Scientific classification
- Kingdom: Animalia
- Phylum: Chordata
- Class: Reptilia
- Order: Squamata
- Clade: Amphisbaenia
- Family: Rhineuridae
- Genus: Rhineura
- Species: R. floridana
- Binomial name: Rhineura floridana (Baird, 1858)
- Synonyms: Lepidosternon floridanum Baird, 1858; Rhineura floridana — Garman, 1883;

= Rhineura floridana =

- Genus: Rhineura
- Species: floridana
- Authority: (Baird, 1858)
- Conservation status: LC
- Synonyms: Lepidosternon floridanum , Baird, 1858, Rhineura floridana , — Garman, 1883

Species of reptile

Rhineura floridana, known commonly as the Florida worm lizard, graveyard snake, or thunderworm, is a species of amphisbaenian in the family Rhineuridae.

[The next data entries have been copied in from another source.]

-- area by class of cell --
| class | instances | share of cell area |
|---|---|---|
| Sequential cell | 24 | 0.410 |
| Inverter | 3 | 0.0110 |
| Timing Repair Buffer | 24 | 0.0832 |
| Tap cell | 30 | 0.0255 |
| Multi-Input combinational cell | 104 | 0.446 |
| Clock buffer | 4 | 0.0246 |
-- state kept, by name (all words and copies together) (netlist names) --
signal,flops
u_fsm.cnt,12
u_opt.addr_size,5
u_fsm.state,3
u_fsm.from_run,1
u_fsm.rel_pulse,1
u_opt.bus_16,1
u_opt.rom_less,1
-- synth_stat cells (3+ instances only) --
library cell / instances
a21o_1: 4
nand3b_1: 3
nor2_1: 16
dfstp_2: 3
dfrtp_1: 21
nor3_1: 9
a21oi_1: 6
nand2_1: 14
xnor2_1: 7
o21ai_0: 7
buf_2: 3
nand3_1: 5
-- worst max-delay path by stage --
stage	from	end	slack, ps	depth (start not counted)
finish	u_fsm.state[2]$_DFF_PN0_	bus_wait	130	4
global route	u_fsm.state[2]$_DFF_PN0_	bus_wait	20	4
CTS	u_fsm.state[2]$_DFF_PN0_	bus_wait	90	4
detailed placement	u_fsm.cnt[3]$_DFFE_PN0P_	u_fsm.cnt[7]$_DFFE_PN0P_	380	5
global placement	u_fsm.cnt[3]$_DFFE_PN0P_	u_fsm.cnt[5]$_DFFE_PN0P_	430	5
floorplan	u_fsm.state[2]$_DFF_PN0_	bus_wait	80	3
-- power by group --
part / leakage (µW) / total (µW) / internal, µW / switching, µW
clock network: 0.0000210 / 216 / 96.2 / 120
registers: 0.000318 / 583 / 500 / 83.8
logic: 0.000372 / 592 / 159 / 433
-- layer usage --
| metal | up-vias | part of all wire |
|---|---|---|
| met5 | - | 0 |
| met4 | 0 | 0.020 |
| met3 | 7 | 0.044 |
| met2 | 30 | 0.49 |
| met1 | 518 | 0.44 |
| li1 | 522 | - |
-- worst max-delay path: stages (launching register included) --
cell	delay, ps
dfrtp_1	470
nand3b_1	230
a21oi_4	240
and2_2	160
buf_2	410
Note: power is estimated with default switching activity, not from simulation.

The species is the only extant member of the genus Rhineura, and is found primarily in Florida but has been recorded in Lanier County, Georgia. There are no subspecies that are recognized as being valid.

==Description==
R. floridana varies in total length (including tail) from 18–41 cm. The head has a shovel-like snout that projects forward past the lower jaws, which is used for burrowing. The eyes are highly reduced and not visible externally. The limbs are absent and, as in other Amphisbaenia, the body is covered by scales arranged in rings giving the animal a worm-like appearance.

==Habitat==
The preferred natural habitats of R. floridana are forest and shrubland. More specifically, in xeric and mesic hammocks around northeastern and central Florida. Southern populations have been shown to prefer xeric hammocks.

==Behavior==
R. floridana is a burrower, preferring a soil, sand, or leaf mold substrate, and spending most of its time underground where it is safe from predators. It surfaces only when heavy rain or plowing forces it to evacuate its burrow. Because of the former, it is sometimes called thunderworm. When disturbed, it retreats into its burrow tail-first.

==Diet==
The diet of R. floridana includes insects and earthworms, but it is an opportunistic feeder and will eat almost any invertebrate small enough to catch.

==Reproduction==
Reproduction in R. floridana is by laying eggs (oviparity).

==Conservation status==
Rhineura floridana is classified as Least Concern on the IUCN Red List of Threatened Species. Species are listed as such due to their wide distribution, presumed large population, or because it is unlikely to be declining fast enough to qualify for listing in a more threatened category. The population trend is stable.